Records from a data source:
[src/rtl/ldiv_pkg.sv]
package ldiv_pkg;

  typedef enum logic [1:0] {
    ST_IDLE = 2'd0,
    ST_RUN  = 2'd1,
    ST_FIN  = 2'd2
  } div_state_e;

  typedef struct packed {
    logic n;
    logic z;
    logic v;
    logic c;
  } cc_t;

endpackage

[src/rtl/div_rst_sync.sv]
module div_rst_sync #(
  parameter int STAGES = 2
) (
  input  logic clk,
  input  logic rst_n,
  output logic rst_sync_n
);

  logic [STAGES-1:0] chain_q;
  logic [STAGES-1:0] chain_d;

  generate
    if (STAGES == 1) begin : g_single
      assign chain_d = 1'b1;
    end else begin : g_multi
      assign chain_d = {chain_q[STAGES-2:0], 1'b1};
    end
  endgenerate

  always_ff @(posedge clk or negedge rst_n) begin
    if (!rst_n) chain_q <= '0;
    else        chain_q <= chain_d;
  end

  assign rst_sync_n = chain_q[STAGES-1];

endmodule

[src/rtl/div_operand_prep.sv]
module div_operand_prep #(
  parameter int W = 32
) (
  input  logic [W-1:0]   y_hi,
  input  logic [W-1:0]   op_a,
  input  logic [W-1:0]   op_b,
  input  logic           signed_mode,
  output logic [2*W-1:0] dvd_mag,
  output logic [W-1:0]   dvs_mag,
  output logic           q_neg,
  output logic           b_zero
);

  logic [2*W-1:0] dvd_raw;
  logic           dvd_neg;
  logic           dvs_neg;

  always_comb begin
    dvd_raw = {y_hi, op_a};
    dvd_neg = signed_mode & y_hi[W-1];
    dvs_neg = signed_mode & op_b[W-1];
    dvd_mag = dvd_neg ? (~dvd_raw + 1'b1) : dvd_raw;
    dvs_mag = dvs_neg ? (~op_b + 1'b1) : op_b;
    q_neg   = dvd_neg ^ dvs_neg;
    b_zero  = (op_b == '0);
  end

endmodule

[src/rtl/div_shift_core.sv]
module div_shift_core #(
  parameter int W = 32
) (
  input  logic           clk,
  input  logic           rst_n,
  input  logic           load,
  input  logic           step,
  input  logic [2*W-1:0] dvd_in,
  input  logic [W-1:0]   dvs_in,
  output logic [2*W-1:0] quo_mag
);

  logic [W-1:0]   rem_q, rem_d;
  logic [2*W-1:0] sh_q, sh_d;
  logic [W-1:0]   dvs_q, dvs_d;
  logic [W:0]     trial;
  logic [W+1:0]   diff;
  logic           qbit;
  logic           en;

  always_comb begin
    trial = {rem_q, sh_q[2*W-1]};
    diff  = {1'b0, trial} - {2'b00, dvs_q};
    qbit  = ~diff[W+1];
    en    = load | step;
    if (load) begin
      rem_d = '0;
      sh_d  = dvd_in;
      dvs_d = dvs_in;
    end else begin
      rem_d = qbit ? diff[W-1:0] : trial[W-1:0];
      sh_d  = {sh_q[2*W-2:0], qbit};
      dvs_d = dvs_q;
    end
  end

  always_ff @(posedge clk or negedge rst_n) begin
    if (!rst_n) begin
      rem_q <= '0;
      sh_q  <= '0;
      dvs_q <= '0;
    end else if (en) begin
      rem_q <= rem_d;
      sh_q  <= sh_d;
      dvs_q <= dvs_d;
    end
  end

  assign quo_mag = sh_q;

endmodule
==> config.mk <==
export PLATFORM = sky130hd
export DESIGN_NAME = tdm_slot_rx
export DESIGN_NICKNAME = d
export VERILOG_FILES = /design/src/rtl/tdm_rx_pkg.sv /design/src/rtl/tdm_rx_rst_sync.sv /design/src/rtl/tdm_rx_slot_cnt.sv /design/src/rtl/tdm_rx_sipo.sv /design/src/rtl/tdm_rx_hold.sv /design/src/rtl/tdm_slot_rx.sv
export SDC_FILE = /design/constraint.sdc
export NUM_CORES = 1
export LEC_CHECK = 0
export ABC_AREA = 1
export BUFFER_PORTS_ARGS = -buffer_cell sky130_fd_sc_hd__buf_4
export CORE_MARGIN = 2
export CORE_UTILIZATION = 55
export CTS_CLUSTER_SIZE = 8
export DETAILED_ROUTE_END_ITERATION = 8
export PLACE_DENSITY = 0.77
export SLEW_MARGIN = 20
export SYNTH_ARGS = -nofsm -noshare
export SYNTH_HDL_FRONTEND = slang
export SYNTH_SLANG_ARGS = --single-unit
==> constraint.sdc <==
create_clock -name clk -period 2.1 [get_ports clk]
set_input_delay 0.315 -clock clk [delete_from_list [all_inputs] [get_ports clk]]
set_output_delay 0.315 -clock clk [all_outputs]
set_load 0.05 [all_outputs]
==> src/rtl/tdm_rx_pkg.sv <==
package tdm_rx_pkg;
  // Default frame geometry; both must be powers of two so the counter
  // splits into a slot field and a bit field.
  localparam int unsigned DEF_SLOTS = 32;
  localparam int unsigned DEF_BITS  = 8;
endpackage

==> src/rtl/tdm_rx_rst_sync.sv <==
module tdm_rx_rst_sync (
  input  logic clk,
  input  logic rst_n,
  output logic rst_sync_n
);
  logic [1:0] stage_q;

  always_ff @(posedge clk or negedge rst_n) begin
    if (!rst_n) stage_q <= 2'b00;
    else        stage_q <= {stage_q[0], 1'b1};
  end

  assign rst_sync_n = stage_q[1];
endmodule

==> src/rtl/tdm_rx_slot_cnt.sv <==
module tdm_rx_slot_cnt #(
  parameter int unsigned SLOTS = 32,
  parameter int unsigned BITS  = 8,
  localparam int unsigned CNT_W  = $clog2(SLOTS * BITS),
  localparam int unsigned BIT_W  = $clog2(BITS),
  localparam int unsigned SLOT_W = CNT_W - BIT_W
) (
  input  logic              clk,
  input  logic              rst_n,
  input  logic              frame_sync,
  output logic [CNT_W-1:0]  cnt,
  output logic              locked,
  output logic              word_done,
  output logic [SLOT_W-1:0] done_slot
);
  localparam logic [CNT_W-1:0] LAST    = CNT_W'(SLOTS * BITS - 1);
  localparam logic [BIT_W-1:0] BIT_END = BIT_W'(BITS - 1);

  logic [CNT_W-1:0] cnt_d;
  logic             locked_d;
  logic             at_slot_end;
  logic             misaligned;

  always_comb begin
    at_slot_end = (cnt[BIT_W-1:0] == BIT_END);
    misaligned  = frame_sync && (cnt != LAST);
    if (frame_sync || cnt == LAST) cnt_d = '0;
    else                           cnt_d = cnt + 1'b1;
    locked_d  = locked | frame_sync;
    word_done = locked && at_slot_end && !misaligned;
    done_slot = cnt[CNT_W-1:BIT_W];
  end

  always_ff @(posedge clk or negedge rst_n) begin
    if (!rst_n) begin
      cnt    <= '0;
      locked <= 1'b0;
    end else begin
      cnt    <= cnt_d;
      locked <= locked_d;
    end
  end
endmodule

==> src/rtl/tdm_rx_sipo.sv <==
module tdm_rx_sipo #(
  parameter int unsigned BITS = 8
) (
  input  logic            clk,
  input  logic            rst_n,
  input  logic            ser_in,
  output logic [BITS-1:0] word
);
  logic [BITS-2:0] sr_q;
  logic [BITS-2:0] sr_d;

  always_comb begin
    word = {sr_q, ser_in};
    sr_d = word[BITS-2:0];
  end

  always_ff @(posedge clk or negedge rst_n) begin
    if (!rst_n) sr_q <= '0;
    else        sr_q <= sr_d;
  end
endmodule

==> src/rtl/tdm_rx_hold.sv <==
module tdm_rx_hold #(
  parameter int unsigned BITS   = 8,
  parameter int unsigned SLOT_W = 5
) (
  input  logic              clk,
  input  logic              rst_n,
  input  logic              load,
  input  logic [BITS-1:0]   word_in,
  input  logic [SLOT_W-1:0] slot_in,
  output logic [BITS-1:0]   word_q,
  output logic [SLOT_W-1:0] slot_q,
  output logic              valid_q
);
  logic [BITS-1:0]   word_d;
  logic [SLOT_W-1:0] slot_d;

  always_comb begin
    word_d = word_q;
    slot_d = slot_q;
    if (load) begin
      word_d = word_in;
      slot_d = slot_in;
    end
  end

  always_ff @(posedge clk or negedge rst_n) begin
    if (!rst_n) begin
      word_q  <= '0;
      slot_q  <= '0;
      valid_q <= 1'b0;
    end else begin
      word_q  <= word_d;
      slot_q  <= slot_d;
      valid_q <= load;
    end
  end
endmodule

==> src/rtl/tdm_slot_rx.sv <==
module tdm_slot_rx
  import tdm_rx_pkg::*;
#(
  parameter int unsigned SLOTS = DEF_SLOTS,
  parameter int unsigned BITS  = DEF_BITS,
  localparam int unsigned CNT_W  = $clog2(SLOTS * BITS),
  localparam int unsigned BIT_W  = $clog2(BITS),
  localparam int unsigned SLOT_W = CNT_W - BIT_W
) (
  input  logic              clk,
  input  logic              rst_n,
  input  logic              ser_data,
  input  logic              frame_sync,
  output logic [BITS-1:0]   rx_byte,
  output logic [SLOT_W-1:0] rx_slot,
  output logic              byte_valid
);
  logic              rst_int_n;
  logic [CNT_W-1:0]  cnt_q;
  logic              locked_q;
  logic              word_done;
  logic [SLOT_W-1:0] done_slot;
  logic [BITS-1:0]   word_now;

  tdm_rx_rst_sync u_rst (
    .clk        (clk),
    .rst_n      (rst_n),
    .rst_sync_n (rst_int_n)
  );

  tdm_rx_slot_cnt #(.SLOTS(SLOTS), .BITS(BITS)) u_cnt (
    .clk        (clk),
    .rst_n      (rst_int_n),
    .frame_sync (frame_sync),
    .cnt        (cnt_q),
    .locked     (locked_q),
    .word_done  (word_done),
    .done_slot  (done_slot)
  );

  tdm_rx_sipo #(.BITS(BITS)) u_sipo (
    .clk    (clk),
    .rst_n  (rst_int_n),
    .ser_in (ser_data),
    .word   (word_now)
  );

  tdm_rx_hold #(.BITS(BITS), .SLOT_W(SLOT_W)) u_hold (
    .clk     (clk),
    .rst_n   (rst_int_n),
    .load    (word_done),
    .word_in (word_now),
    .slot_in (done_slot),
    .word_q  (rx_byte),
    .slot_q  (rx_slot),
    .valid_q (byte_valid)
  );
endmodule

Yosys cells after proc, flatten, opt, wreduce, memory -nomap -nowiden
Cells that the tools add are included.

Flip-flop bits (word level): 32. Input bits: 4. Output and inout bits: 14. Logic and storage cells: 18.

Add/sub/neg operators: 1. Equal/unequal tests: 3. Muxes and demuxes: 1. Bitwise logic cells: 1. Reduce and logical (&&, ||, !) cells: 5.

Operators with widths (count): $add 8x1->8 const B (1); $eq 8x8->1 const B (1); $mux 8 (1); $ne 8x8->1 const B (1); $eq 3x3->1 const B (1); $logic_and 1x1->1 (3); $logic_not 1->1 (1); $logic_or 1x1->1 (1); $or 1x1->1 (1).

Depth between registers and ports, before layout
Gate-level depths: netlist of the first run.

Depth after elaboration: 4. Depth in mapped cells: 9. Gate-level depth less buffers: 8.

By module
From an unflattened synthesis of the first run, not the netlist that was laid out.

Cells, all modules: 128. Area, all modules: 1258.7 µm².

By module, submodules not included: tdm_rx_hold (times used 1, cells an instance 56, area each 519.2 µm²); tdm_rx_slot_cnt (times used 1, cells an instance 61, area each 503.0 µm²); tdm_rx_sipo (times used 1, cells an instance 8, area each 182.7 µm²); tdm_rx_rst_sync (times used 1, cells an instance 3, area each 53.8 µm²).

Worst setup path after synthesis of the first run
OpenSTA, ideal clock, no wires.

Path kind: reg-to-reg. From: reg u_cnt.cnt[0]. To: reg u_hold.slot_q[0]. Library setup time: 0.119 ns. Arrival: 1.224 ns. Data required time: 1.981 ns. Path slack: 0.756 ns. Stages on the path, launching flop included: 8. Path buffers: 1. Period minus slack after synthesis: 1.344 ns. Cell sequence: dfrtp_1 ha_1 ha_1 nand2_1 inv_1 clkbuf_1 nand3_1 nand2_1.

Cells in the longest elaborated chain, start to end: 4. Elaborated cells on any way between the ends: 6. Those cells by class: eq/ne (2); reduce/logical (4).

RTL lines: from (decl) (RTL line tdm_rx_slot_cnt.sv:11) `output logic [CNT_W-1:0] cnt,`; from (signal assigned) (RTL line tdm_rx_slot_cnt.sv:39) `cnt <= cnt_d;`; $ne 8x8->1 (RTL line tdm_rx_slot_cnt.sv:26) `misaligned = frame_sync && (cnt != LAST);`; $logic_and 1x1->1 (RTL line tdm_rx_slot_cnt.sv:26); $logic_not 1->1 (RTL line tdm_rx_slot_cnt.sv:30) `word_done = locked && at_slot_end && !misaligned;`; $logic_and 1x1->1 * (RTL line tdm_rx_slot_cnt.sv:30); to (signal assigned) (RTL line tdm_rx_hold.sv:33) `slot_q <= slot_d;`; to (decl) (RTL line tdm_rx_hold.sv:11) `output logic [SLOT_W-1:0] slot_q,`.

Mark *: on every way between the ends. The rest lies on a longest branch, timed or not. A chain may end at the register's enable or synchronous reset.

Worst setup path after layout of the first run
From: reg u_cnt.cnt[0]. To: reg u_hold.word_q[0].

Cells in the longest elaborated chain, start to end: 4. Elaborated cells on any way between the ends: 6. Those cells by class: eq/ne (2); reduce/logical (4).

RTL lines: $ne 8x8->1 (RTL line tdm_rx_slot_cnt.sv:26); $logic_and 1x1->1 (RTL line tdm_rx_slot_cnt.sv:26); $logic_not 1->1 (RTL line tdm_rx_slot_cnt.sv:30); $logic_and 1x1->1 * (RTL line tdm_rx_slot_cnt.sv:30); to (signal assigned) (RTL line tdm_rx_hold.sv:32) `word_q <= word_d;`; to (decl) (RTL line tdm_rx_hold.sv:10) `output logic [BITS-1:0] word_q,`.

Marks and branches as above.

■ Goal of the exercise
Scanning the data above, copy out every line where "parameter" is found.

■ Solution below
  parameter int STAGES = 2
  parameter int W = 32
  parameter int W = 32
  parameter int unsigned SLOTS = 32,
  parameter int unsigned BITS  = 8,
  parameter int unsigned BITS = 8
  parameter int unsigned BITS   = 8,
  parameter int unsigned SLOT_W = 5
  parameter int unsigned SLOTS = DEF_SLOTS,
  parameter int unsigned BITS  = DEF_BITS,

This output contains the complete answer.